## Required action
The output is the lines below from the one with "the first run" through the one with "the fourth run", both included, printed exactly and with no other line.
■ ■ ■ ■ ■ ■ ■
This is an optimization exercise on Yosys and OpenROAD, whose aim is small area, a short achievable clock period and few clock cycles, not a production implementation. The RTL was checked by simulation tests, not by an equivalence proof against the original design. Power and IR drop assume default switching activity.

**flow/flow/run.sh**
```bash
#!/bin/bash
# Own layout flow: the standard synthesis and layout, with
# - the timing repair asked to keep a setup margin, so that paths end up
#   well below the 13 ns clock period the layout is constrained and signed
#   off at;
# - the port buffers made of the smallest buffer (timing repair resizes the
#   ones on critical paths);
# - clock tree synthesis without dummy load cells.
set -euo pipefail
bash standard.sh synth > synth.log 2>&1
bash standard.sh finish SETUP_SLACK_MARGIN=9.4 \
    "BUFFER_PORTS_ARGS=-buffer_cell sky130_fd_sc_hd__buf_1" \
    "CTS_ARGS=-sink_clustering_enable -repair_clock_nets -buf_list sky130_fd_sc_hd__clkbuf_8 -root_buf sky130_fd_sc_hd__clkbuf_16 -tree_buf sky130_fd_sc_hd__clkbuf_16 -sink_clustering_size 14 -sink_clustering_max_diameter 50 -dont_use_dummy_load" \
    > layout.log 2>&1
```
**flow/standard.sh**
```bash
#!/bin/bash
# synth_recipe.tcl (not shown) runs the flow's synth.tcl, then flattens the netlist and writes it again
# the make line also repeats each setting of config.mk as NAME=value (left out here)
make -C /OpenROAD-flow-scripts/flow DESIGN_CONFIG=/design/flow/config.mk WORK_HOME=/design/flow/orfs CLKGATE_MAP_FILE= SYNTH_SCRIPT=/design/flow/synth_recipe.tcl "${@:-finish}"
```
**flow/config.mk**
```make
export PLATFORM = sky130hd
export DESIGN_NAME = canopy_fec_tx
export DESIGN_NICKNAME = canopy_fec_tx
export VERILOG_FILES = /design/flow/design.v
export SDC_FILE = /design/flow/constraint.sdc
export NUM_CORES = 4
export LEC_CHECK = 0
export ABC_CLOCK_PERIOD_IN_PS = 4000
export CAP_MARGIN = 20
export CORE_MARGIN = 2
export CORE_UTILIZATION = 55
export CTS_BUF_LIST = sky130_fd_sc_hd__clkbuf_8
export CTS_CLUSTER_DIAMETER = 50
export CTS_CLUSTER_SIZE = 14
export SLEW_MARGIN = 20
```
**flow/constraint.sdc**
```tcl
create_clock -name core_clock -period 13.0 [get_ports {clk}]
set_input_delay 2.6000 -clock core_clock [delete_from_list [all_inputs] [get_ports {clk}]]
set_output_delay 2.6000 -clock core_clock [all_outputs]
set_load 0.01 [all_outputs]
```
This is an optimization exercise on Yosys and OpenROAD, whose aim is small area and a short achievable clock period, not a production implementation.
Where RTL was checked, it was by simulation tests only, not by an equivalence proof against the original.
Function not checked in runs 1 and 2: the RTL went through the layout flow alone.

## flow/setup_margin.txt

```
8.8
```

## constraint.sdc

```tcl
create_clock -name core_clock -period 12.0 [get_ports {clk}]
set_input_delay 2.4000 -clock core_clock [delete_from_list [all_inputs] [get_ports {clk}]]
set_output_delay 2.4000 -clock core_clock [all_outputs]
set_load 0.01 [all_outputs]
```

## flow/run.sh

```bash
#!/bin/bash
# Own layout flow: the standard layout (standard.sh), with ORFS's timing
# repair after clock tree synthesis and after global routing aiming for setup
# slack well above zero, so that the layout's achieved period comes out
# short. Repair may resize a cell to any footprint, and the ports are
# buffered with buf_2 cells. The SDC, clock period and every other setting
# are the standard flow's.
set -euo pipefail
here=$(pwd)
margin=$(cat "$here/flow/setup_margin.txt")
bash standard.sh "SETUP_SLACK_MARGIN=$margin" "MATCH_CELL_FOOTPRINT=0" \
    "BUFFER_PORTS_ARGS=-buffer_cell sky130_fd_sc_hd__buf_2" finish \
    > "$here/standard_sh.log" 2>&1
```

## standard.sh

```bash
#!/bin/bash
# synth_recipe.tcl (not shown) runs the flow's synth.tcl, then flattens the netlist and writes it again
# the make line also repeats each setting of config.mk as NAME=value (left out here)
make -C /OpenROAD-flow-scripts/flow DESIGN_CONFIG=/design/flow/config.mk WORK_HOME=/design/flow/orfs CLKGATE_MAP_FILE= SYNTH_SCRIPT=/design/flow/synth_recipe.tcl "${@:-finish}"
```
■ ■ ■ ■ ■ ■ ■
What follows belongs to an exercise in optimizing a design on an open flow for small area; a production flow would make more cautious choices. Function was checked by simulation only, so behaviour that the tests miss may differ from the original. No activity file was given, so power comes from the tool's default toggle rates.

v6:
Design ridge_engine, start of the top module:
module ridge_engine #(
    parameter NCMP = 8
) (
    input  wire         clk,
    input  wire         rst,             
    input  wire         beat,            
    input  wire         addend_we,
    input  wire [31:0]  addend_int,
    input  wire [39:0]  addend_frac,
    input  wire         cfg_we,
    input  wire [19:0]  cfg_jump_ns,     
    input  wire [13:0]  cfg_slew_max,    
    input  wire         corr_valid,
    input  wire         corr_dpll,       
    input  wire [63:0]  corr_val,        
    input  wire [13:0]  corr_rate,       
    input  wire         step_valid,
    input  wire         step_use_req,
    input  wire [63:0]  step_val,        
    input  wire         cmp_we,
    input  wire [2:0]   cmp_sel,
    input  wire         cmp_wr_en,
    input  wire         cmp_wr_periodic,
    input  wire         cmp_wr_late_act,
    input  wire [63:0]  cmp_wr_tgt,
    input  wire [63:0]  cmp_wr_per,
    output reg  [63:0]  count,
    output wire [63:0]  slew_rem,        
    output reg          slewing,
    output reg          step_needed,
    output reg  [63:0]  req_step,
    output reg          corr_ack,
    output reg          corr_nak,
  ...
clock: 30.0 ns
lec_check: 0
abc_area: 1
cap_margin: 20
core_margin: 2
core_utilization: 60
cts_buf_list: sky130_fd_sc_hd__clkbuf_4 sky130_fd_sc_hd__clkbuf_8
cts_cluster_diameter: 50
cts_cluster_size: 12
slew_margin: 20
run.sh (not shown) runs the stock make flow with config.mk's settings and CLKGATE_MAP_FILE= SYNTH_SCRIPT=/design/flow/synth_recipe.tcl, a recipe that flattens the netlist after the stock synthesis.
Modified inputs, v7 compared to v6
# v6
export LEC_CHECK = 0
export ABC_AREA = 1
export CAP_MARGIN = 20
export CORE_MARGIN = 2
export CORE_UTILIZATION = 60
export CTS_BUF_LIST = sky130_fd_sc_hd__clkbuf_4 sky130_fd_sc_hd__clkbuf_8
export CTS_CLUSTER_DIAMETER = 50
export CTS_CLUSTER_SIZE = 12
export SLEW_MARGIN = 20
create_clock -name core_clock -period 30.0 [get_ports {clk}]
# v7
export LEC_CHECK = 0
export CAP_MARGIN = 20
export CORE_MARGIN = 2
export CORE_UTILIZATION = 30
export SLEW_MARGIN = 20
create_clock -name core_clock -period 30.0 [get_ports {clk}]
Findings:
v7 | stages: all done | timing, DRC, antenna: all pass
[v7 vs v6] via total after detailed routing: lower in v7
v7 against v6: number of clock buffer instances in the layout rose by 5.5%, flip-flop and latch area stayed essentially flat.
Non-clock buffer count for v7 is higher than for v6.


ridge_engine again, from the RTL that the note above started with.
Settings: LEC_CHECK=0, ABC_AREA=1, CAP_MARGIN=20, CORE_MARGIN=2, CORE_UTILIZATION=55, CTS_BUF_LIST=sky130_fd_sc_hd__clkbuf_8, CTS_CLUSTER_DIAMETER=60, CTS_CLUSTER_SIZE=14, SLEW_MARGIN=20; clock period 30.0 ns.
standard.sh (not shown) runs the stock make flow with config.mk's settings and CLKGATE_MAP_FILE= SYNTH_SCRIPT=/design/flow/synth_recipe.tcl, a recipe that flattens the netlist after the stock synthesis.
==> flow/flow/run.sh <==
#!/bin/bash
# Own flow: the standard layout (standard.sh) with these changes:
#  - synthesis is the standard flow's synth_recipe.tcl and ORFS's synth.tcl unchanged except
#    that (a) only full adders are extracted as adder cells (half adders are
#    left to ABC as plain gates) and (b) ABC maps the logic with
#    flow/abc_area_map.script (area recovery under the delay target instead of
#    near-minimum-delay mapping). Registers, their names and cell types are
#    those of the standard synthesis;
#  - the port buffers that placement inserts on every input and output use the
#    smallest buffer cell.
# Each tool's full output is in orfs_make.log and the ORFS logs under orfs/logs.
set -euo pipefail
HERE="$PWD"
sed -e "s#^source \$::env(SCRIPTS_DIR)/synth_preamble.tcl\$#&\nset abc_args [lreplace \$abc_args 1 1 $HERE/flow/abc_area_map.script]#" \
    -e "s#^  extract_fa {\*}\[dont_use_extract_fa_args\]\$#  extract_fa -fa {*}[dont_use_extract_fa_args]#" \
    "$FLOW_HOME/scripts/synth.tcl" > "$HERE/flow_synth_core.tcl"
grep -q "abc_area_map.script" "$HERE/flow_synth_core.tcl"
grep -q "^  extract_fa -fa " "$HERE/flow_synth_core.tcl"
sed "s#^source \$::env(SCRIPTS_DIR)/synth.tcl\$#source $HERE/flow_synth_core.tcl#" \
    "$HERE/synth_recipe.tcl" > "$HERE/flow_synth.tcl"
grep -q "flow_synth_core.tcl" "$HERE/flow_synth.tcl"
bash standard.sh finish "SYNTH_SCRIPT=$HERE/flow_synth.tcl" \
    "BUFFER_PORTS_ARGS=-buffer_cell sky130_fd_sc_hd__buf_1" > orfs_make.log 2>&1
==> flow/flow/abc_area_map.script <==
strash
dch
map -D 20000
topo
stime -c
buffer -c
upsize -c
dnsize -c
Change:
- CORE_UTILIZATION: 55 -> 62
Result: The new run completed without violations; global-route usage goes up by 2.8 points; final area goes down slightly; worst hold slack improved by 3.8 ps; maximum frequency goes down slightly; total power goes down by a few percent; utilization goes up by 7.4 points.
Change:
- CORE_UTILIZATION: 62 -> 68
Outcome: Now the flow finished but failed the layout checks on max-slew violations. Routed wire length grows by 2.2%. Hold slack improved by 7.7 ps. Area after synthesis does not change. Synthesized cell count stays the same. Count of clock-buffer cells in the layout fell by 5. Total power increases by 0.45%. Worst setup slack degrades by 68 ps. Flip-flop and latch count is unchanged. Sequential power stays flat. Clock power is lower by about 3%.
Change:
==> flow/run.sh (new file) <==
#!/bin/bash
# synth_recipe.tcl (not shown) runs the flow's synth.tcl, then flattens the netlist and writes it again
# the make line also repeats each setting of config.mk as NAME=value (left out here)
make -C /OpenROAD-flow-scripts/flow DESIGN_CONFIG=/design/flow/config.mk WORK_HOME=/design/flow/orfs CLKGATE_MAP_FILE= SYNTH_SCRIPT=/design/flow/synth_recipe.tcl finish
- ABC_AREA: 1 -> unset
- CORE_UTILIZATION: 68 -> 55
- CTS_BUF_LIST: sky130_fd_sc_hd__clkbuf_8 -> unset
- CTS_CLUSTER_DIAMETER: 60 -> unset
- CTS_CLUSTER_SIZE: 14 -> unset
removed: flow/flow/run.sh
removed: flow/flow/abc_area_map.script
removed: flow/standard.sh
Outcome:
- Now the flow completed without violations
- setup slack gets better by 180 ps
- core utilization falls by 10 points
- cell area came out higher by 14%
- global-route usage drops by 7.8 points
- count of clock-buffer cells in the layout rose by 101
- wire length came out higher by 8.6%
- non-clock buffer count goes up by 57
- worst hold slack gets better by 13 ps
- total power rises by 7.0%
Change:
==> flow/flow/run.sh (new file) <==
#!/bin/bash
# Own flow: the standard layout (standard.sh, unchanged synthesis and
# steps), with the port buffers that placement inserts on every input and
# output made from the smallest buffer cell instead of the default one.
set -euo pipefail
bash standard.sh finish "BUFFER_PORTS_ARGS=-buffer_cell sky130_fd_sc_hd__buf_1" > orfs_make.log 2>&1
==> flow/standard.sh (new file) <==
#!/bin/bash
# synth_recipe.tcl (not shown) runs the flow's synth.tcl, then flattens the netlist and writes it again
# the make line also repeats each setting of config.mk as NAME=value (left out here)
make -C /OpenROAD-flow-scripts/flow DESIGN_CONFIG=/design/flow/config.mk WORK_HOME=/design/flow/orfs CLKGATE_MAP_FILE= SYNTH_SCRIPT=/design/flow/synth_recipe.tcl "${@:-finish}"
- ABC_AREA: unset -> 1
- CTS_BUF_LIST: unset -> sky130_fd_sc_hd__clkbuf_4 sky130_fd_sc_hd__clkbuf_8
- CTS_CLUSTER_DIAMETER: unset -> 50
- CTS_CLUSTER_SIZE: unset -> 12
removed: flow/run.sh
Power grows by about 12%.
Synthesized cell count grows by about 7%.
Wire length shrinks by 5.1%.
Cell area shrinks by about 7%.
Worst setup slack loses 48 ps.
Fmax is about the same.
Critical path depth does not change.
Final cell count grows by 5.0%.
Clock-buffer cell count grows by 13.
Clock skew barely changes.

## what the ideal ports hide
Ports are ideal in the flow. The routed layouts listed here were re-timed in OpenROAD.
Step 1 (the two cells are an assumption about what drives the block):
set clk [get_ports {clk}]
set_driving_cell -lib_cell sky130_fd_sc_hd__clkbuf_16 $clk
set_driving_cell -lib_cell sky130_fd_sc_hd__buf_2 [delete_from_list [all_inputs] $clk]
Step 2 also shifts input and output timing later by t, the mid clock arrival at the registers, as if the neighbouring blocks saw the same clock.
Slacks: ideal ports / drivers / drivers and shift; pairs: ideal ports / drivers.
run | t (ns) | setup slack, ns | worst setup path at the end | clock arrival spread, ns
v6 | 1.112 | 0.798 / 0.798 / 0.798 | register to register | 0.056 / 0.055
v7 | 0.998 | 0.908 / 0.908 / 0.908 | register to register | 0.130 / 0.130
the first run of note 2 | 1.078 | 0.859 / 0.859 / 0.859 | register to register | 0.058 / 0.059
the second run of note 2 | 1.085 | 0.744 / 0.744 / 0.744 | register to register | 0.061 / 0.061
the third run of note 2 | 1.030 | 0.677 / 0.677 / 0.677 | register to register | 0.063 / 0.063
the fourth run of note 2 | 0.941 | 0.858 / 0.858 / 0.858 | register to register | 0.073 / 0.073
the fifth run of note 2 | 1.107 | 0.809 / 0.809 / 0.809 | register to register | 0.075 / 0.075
■ ■ ■ ■ ■ ■ ■
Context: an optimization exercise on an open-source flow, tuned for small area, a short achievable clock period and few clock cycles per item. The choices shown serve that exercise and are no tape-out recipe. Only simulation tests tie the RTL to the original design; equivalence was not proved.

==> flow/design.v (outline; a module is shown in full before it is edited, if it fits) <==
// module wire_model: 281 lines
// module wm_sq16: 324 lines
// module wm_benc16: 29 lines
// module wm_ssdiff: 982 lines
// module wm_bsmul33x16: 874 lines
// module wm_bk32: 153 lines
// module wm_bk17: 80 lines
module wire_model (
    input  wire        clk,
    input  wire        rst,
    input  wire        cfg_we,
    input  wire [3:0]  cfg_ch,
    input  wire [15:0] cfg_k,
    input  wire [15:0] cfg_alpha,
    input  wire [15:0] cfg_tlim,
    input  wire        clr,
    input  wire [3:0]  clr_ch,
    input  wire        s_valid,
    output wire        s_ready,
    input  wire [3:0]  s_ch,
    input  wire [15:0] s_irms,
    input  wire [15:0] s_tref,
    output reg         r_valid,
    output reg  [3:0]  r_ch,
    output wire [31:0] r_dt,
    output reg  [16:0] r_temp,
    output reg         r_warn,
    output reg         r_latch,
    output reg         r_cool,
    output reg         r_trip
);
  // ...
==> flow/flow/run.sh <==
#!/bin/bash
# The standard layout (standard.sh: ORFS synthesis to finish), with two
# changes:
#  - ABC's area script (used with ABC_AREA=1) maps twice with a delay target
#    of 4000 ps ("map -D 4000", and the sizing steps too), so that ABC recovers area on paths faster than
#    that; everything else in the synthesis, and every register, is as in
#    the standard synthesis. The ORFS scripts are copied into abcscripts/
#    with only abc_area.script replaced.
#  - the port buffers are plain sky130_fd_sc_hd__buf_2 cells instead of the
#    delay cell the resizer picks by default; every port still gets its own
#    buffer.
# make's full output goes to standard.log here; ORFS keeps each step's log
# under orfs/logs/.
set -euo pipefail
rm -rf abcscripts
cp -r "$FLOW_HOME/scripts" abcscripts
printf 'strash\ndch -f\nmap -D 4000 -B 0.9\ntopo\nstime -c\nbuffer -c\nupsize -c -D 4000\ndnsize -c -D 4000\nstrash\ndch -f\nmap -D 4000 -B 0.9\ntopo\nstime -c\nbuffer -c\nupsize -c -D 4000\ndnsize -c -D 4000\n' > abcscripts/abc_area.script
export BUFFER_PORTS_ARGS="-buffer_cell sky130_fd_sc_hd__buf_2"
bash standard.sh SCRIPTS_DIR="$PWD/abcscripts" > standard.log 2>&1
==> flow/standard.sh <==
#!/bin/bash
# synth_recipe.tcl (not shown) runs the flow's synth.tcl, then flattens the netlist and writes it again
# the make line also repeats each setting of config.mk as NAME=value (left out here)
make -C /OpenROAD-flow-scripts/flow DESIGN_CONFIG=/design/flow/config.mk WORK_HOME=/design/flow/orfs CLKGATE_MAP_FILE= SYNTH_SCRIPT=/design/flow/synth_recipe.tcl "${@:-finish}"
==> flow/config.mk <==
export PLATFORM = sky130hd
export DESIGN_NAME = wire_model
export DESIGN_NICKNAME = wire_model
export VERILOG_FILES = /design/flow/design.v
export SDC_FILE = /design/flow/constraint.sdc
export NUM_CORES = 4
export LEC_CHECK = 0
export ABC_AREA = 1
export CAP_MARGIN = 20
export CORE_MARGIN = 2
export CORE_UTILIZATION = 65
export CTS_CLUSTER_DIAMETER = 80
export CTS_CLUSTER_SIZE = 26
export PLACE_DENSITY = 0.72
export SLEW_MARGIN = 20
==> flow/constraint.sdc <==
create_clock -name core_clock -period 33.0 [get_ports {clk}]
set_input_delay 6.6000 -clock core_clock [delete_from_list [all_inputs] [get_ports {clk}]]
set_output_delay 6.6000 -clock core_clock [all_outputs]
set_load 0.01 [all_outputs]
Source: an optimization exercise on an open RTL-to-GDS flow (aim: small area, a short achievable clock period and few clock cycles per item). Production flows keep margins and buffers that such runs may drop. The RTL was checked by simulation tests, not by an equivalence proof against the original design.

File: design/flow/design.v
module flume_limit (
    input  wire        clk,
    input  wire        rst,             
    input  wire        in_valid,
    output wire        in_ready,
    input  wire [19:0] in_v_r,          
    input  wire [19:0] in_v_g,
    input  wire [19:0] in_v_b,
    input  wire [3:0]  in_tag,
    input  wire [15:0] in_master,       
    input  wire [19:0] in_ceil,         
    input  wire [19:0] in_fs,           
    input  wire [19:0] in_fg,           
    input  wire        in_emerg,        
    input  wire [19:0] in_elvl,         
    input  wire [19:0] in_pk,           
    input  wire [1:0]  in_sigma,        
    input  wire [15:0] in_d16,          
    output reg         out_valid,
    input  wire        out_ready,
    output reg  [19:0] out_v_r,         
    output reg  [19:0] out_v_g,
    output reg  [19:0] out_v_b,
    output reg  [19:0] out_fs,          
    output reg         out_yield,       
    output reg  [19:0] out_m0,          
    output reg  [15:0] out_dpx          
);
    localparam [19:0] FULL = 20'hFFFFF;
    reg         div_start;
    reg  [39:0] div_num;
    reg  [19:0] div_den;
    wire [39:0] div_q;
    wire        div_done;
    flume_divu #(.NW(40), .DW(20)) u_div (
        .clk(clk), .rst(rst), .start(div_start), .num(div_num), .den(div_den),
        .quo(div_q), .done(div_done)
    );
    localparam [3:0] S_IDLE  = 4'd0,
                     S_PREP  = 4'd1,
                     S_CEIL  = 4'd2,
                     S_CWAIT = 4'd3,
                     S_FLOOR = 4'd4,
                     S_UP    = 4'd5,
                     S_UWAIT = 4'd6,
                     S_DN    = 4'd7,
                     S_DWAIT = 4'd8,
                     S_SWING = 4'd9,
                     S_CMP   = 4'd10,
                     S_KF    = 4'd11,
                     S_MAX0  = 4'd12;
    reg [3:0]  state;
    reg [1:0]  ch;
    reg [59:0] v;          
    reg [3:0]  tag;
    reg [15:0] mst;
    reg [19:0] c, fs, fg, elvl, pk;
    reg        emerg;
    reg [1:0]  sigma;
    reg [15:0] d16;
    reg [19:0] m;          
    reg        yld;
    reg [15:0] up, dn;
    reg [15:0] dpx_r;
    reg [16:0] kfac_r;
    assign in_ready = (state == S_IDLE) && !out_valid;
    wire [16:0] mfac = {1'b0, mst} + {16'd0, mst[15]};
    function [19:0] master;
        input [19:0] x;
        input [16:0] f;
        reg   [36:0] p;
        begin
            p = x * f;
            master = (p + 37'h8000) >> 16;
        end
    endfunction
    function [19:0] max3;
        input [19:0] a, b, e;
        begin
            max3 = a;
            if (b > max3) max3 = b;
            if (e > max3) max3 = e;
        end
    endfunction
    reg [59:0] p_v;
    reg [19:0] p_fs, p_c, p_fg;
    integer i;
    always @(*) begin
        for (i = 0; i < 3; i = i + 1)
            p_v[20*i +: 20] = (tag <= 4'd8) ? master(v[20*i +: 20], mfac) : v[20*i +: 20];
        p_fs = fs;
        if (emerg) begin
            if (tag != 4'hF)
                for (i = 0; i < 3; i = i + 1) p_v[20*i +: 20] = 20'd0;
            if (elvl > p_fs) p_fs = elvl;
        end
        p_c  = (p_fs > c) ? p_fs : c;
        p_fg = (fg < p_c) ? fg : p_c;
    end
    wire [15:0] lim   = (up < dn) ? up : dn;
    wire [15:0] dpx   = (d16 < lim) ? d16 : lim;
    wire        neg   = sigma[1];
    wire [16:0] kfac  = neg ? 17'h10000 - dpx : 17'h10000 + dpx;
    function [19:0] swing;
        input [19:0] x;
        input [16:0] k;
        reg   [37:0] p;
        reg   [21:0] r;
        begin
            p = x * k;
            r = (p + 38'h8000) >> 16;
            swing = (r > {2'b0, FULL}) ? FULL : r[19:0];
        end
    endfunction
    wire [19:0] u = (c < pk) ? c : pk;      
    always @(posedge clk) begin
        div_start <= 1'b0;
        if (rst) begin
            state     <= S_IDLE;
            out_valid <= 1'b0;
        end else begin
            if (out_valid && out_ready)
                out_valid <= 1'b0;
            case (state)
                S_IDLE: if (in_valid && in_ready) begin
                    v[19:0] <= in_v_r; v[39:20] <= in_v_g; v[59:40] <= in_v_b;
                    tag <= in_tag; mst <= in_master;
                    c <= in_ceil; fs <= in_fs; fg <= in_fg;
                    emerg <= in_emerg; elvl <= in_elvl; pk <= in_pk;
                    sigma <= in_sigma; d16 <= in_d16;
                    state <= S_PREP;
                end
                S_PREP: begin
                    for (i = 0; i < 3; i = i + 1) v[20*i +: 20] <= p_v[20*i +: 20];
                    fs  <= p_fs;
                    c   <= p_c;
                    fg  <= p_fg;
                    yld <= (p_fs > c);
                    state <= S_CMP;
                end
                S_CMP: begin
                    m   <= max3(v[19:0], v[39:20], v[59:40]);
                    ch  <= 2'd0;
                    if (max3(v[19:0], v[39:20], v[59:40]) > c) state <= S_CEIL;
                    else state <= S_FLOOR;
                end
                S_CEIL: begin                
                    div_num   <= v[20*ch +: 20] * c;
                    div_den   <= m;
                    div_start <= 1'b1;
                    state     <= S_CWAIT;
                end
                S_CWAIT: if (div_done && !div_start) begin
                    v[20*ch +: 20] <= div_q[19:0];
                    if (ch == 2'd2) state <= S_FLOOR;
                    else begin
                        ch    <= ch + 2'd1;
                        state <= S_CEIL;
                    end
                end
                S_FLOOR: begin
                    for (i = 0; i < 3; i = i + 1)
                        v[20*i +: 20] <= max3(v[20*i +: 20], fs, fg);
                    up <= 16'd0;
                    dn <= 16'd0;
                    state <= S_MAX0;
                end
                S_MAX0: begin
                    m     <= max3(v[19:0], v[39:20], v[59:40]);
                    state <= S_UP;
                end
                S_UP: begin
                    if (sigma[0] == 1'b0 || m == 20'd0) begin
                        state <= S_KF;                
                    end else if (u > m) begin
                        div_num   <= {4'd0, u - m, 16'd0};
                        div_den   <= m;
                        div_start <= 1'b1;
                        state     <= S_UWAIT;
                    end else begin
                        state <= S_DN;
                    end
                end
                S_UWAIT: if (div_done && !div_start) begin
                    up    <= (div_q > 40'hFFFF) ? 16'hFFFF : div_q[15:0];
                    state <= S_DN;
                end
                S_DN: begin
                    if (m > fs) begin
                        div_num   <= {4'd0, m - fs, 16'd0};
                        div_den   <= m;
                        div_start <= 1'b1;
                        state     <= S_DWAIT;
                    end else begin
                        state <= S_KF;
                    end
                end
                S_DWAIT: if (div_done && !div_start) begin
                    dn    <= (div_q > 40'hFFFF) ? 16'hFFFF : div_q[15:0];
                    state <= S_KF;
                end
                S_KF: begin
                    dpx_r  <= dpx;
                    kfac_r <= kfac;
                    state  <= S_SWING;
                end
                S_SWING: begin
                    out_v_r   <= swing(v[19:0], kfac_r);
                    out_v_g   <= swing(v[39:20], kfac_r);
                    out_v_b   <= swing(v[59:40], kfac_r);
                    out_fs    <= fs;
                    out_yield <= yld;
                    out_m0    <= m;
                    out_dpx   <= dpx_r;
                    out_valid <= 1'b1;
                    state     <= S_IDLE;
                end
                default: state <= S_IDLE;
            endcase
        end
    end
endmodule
■ ■ ■ ■ ■ ■ ■
## Expected answer
the first run of note 2 | 1.078 | 0.859 / 0.859 / 0.859 | register to register | 0.058 / 0.059
the second run of note 2 | 1.085 | 0.744 / 0.744 / 0.744 | register to register | 0.061 / 0.061
the third run of note 2 | 1.030 | 0.677 / 0.677 / 0.677 | register to register | 0.063 / 0.063
the fourth run of note 2 | 0.941 | 0.858 / 0.858 / 0.858 | register to register | 0.073 / 0.073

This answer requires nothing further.